All safety and tolerability variables will need attention during evaluation, and the broad approach should be indicated in the protocol. All adverse events should be reported, whether or not they are considered to be related to treatment. All available data in the study population should be accounted for in the evaluation. Definitions of measurement units and reference ranges of laboratory variables should be made with care; if different units or different reference ranges appear in the same trial (e.g. if more than one laboratory is involved), then measurements should be appropriately standardised to allow a unified evaluation. Use of a toxicity grading scale should be prespecified and justified.

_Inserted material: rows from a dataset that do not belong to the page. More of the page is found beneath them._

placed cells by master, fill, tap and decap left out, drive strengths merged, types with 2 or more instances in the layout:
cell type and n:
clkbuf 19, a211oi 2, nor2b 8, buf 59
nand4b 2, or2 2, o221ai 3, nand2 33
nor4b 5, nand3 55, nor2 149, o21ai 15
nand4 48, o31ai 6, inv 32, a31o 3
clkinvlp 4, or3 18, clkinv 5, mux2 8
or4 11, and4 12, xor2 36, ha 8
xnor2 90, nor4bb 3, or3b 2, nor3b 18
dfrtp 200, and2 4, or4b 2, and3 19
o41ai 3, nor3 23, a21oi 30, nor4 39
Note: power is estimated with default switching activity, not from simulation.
[config.mk]
export PLATFORM = sky130hd
export DESIGN_NAME = mem_arbiter
export DESIGN_NICKNAME = d
export VERILOG_FILES = /design/src/rtl/mem_arbiter_pkg.sv /design/src/rtl/mem_arbiter.sv
export SDC_FILE = /design/constraint.sdc
export NUM_CORES = 1
export LEC_CHECK = 0
export CAP_MARGIN = 25
export CORE_AREA = 5 5 104 106
export DETAILED_ROUTE_END_ITERATION = 7
export DIE_AREA = 0 0 109 111
export SLEW_MARGIN = 20
export SYNTH_ARGS = -nofsm -noshare
export SYNTH_HDL_FRONTEND = slang
export SYNTH_SLANG_ARGS = --single-unit
[constraint.sdc]
create_clock -name clk -period 3.5 [get_ports clk]
set_clock_uncertainty 0.2 [all_clocks]
set_input_delay 0.525 -clock clk [delete_from_list [all_inputs] [get_ports clk]]
set_output_delay 0.525 -clock clk [all_outputs]
set_load 0.005 [all_outputs]
[src/rtl/mem_arbiter_pkg.sv]
// Shared definitions for the instruction/data RAM arbiter: bus width defaults and
// response-owner encodings.
package mem_arbiter_pkg;

    localparam int unsigned ADDR_W_DEF = 32;
    localparam int unsigned DATA_W_DEF = 32;

    typedef enum logic [1:0] {
        RSP_NONE = 2'd0,
        RSP_IF   = 2'd1,
        RSP_LS   = 2'd2
    } rsp_own_e;

endpackage

[src/rtl/mem_arbiter.sv]
// Fixed-priority (load/store first) arbiter sharing one single-port RAM between the
// fetch and load/store ports, with a fetch starvation guard and 1-cycle read tracking.
module mem_arbiter
    import mem_arbiter_pkg::*;
#(
    parameter int unsigned ADDR_W     = ADDR_W_DEF,
    parameter int unsigned DATA_W     = DATA_W_DEF,
    parameter int unsigned MAX_CONSEC = 4
) (
    input  logic                  clk,
    input  logic                  rest,

    input  logic                  if_req_i,
    input  logic [ADDR_W-1:0]     if_addr_i,
    output logic                  if_gnt_o,
    output logic                  if_rvalid_o,
    output logic [DATA_W-1:0]     if_rdata_o,

    input  logic                  ls_req_i,
    input  logic                  ls_we_i,
    input  logic [DATA_W/8-1:0]   ls_be_i,
    input  logic [ADDR_W-1:0]     ls_addr_i,
    input  logic [DATA_W-1:0]     ls_wdata_i,
    output logic                  ls_gnt_o,
    output logic                  ls_rvalid_o,
    output logic [DATA_W-1:0]     ls_rdata_o,

    output logic                  mem_en_o,
    output logic                  mem_we_o,
    output logic [DATA_W/8-1:0]   mem_be_o,
    output logic [ADDR_W-1:0]     mem_addr_o,
    output logic [DATA_W-1:0]     mem_wdata_o,
    input  logic [DATA_W-1:0]     mem_rdata_i
);

    localparam int unsigned        CNT_W   = $clog2(MAX_CONSEC + 1);
    localparam logic [CNT_W-1:0]   CNT_MAX = CNT_W'(MAX_CONSEC);

    logic [CNT_W-1:0] r_consec_cnt;
    logic [CNT_W-1:0] w_consec_cnt_d;
    rsp_own_e         r_rsp_own;
    rsp_own_e         w_rsp_own_d;
    logic             w_fetch_starved;
    logic             w_ls_win;
    logic             w_if_win;

    // Compare uses the pre-increment count, so the grant that reaches the limit still
    // goes to load/store and fetch wins the cycle after.
    assign w_fetch_starved = if_req_i && (r_consec_cnt == CNT_MAX);
    assign w_ls_win        = rest && ls_req_i && !w_fetch_starved;
    assign w_if_win        = rest && if_req_i && !w_ls_win;

    assign if_gnt_o = w_if_win;
    assign ls_gnt_o = w_ls_win;

    always_comb begin
        mem_en_o    = 1'b0;
        mem_we_o    = 1'b0;
        mem_be_o    = '0;
        mem_addr_o  = '0;
        mem_wdata_o = '0;
        if (w_ls_win) begin
            mem_en_o    = 1'b1;
            mem_we_o    = ls_we_i;
            mem_be_o    = ls_we_i ? ls_be_i : '1;
            mem_addr_o  = ls_addr_i;
            mem_wdata_o = ls_wdata_i;
        end else if (w_if_win) begin
            mem_en_o    = 1'b1;
            mem_be_o    = '1;
            mem_addr_o  = if_addr_i;
        end
    end

    always_comb begin
        w_consec_cnt_d = r_consec_cnt;
        if (!if_req_i || w_if_win) begin
            w_consec_cnt_d = '0;
        end else if (w_ls_win && (r_consec_cnt < CNT_MAX)) begin
            w_consec_cnt_d = r_consec_cnt + 1'b1;
        end
    end

    always_comb begin
        w_rsp_own_d = RSP_NONE;
        if (w_if_win) begin
            w_rsp_own_d = RSP_IF;
        end else if (w_ls_win && !ls_we_i) begin
            w_rsp_own_d = RSP_LS;
        end
    end

    always_ff @(posedge clk or negedge rest) begin
        if (!rest) begin
            r_consec_cnt <= '0;
        end else begin
            r_consec_cnt <= w_consec_cnt_d;
        end
    end

    always_ff @(posedge clk or negedge rest) begin
        if (!rest) begin
            r_rsp_own <= RSP_NONE;
        end else begin
            r_rsp_own <= w_rsp_own_d;
        end
    end

    assign if_rvalid_o = (r_rsp_own == RSP_IF);
    assign ls_rvalid_o = (r_rsp_own == RSP_LS);
    assign if_rdata_o  = if_rvalid_o ? mem_rdata_i : '0;
    assign ls_rdata_o  = ls_rvalid_o ? mem_rdata_i : '0;

endmodule
[src/rtl/nn_pkg.sv]
// nn_pkg: shared widths, sequencer FSM states and the ReLU helper
package nn_pkg;
  localparam int ACT_W = 8;
  localparam int ACC_W = 16;
  typedef enum logic [2:0] {LOAD, ISSUE, DRAIN, OUT, CLEAR} state_t;
  function automatic logic [ACC_W-1:0] relu16(input logic signed [ACC_W-1:0] v);
    return v[ACC_W-1] ? '0 : v;
  endfunction
endpackage

[src/rtl/mac_operand_sequencer_weight_ram.sv]
// weight_ram: single-write, combinational-read weight store (not reset)
module weight_ram #(
  parameter int DEPTH = 8,
  parameter int AW = 3,
  parameter int DW = 8
) (
  input  logic          clk,
  input  logic          wr_en,
  input  logic [AW-1:0] wr_addr,
  input  logic [DW-1:0] wr_data,
  input  logic [AW-1:0] rd_addr,
  output logic [DW-1:0] rd_data
);
  logic [DW-1:0] mem [DEPTH];
  always_ff @(posedge clk) if (wr_en) mem[wr_addr] <= wr_data;
  assign rd_data = mem[rd_addr];
endmodule

[src/rtl/mac_operand_sequencer.sv]
// mac_operand_sequencer: feeds x/weight operand pairs to an external MAC, one neuron at a time, and streams ReLU results
module mac_operand_sequencer
  import nn_pkg::*;
#(
  parameter int N = 4,
  parameter int M = 2,
  localparam int AW = $clog2(M*N)
) (
  input  logic             clk,
  input  logic             reset,
  input  logic             s_valid,
  output logic             s_ready,
  input  logic [ACT_W-1:0] s_data,
  input  logic             w_wr_en,
  input  logic [AW-1:0]    w_addr,
  input  logic [ACT_W-1:0] w_data,
  output logic [ACT_W-1:0] mac_a,
  output logic [ACT_W-1:0] mac_b,
  output logic             mac_valid,
  output logic             mac_clear,
  input  logic [ACC_W-1:0] mac_f,
  input  logic             mac_valid_out,
  output logic             m_valid,
  input  logic             m_ready,
  output logic [ACC_W-1:0] m_data
);
  localparam int EW = $clog2(N);
  localparam int NW = M > 1 ? $clog2(M) : 1;
  localparam int CW = $clog2(N+1);
  localparam logic [EW-1:0] E_LAST = EW'(N-1);
  localparam logic [NW-1:0] N_LAST = NW'(M-1);
  localparam logic [CW-1:0] C_FULL = CW'(N);
  state_t state, state_nx;
  logic [EW-1:0] k, elem;
  logic [NW-1:0] neuron;
  logic [CW-1:0] count, count_nx;
  logic [ACT_W-1:0] x_buf [N];
  logic [ACT_W-1:0] w_rd;
  logic [AW-1:0] rd_addr;
  logic beat, pulse, done;
  assign beat = state == LOAD && s_valid;
  // pulses are counted from the first issue cycle so an early MAC response is not lost
  assign pulse = mac_valid_out && (state == ISSUE || state == DRAIN);
  assign count_nx = count + CW'(pulse);
  assign done = state == DRAIN && count_nx == C_FULL;
  assign rd_addr = AW'(neuron) * AW'(N) + AW'(elem);
  weight_ram #(.DEPTH(M*N), .AW(AW), .DW(ACT_W)) u_wram (
    .clk    (clk),
    .wr_en  (w_wr_en && state == LOAD),
    .wr_addr(w_addr),
    .wr_data(w_data),
    .rd_addr(rd_addr),
    .rd_data(w_rd)
  );
  always_ff @(posedge clk) state <= reset ? LOAD : state_nx;
  always_comb begin
    state_nx = state;
    case (state)
      LOAD:    if (beat && k == E_LAST) state_nx = ISSUE;
      ISSUE:   if (elem == E_LAST) state_nx = DRAIN;
      DRAIN:   if (done) state_nx = OUT;
      OUT:     if (m_ready) state_nx = CLEAR;
      CLEAR:   state_nx = neuron == N_LAST ? LOAD : ISSUE;
      default: state_nx = LOAD;
    endcase
  end
  always_comb begin
    s_ready = state == LOAD && !reset;
    mac_valid = state == ISSUE && !reset;
    mac_a = mac_valid ? x_buf[elem] : '0;
    mac_b = mac_valid ? w_rd : '0;
    mac_clear = reset || state == CLEAR;
    m_valid = state == OUT && !reset;
  end
  always_ff @(posedge clk) if (beat) x_buf[k] <= s_data;
  always_ff @(posedge clk) begin
    if (reset) begin
      k <= '0;
      elem <= '0;
      neuron <= '0;
      count <= '0;
      m_data <= '0;
    end else begin
      if (beat) k <= k == E_LAST ? '0 : k + EW'(1);
      if (state == ISSUE) elem <= elem == E_LAST ? '0 : elem + EW'(1);
      if (state == CLEAR) neuron <= neuron == N_LAST ? '0 : neuron + NW'(1);
      count <= state == CLEAR ? '0 : count_nx;
      if (done) m_data <= relu16(mac_f);
    end
  end
endmodule
==> src/rtl/regfile_wb_arbiter.sv <==
// Arbitrates NUM_REQ writeback sources onto the single register-file write port,
// with a one-cycle output stage and read-side forwarding of the pending write.
module regfile_wb_arbiter
  import npc_wb_pkg::*;
#(
  parameter int unsigned ADDR_WIDTH = 5,
  parameter int unsigned DATA_WIDTH = 32,
  parameter int unsigned NUM_REQ    = NUM_REQ_DEFAULT
) (
  input  logic                          clk,
  input  logic                          rst_n,
  input  logic [NUM_REQ-1:0]            req_valid_i,
  output logic [NUM_REQ-1:0]            req_ready_o,
  input  logic [NUM_REQ*ADDR_WIDTH-1:0] req_rd_i,
  input  logic [NUM_REQ*DATA_WIDTH-1:0] req_dat_i,
  output logic [ADDR_WIDTH-1:0]         wb_rd_o,
  output logic [DATA_WIDTH-1:0]         wb_dat_o,
  output logic                          wb_en_o,
  input  logic [ADDR_WIDTH-1:0]         rs1_i,
  input  logic [ADDR_WIDTH-1:0]         rs2_i,
  input  logic [DATA_WIDTH-1:0]         rs1_rf_i,
  input  logic [DATA_WIDTH-1:0]         rs2_rf_i,
  output logic [DATA_WIDTH-1:0]         rs1_val_o,
  output logic [DATA_WIDTH-1:0]         rs2_val_o,
  output logic [2:0]                    grant_idx_o
);

  localparam int unsigned PtrW = ptr_width(NUM_REQ);

  logic [PtrW-1:0]       ptr_q, ptr_d;
  logic [2:0]            grant_idx_q, grant_idx_d;
  logic                  wb_en_q, wb_en_d;
  logic [ADDR_WIDTH-1:0] wb_rd_q, wb_rd_d;
  logic [DATA_WIDTH-1:0] wb_dat_q, wb_dat_d;

  logic [NUM_REQ-1:0]    arb_gnt;
  logic [PtrW-1:0]       arb_idx;
  logic                  accept;
  logic [ADDR_WIDTH-1:0] sel_rd;
  logic [DATA_WIDTH-1:0] sel_dat;

  rr_arbiter #(
    .NUM_REQ (NUM_REQ),
    .PTR_W   (PtrW)
  ) u_rr_arbiter (
    .req_i (req_valid_i),
    .ptr_i (ptr_q),
    .gnt_o (arb_gnt),
    .idx_o (arb_idx)
  );

  // Grants are suppressed while reset is held so nothing is handshaken.
  assign req_ready_o = rst_n ? arb_gnt : '0;
  assign accept      = |(req_valid_i & req_ready_o);

  assign sel_rd  = req_rd_i[int'(arb_idx)*ADDR_WIDTH +: ADDR_WIDTH];
  assign sel_dat = req_dat_i[int'(arb_idx)*DATA_WIDTH +: DATA_WIDTH];

  always_comb begin
    ptr_d       = ptr_q;
    grant_idx_d = grant_idx_q;
    wb_en_d     = 1'b0;
    wb_rd_d     = wb_rd_q;
    wb_dat_d    = wb_dat_q;
    if (accept) begin
      ptr_d       = (arb_idx == PtrW'(NUM_REQ - 1)) ? '0 : arb_idx + 1'b1;
      grant_idx_d = 3'(arb_idx);
      wb_en_d     = (sel_rd != '0);
      wb_rd_d     = sel_rd;
      wb_dat_d    = sel_dat;
    end
  end

  always_ff @(posedge clk or negedge rst_n) begin
    if (!rst_n) begin
      ptr_q       <= '0;
      grant_idx_q <= '0;
      wb_en_q     <= 1'b0;
      wb_rd_q     <= '0;
      wb_dat_q    <= '0;
    end else begin
      ptr_q       <= ptr_d;
      grant_idx_q <= grant_idx_d;
      wb_en_q     <= wb_en_d;
      wb_rd_q     <= wb_rd_d;
      wb_dat_q    <= wb_dat_d;
    end
  end

  assign wb_en_o     = wb_en_q;
  assign wb_rd_o     = wb_rd_q;
  assign wb_dat_o    = wb_dat_q;
  assign grant_idx_o = grant_idx_q;

  // The held write lands at the next edge; decode must see it now.
  assign rs1_val_o = (wb_en_q && (rs1_i == wb_rd_q) && (rs1_i != '0)) ? wb_dat_q : rs1_rf_i;
  assign rs2_val_o = (wb_en_q && (rs2_i == wb_rd_q) && (rs2_i != '0)) ? wb_dat_q : rs2_rf_i;

endmodule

The incidence of a certain adverse event is usually expressed in the form of a proportion relating number of subjects experiencing events to number of subjects at risk. However, it is not always self-evident how to assess incidence. For example, depending on the situation the number of exposed subjects or the extent of exposure (in person-years) could be considered for the denominator. Whether the purpose of the calculation is to estimate a risk or to make a comparison between treatment groups it is important that the definition is given in the protocol. This is especially important if long-term treatment is planned and a substantial proportion of treatment withdrawals or deaths are expected. For such situations survival analysis methods should be considered and cumulative adverse event rates calculated in order to avoid the risk of underestimation.
In situations when there is a substantial background noise of signs and symptoms (e.g. in psychiatric trials) one should consider ways of accounting for this in the estimation of risk for different adverse events. One such method is to make use of the 'treatment emergent' (see Glossary) concept in which adverse events are recorded only if they emerge or worsen relative to pretreatment baseline.
Other methods to reduce the effect of the background noise may also be appropriate such as ignoring adverse events of mild severity or requiring that an event should have been observed at repeated visits to qualify for inclusion in the numerator. Such methods should be explained and justified in the protocol.
6.4 Statistical Evaluation
The investigation of safety and tolerability is a multidimensional problem. Although some specific adverse effects can usually be anticipated and specifically monitored for any drug, the range of possible adverse effects is very large, and new and unforeseeable effects are always possible. Further, an adverse event experienced after a protocol violation, such as use of an excluded medication, may introduce a bias. This background underlies the statistical difficulties associated with the analytical evaluation of safety and tolerability of drugs, and means that conclusive information from confirmatory clinical trials is the exception rather than the rule.
In most trials the safety and tolerability implications are best addressed by applying descriptive statistical methods to the data, supplemented by calculation of confidence intervals wherever this aids interpretation. It is also valuable to make use of graphical presentations in which patterns of adverse events are displayed both within treatment groups and within subjects.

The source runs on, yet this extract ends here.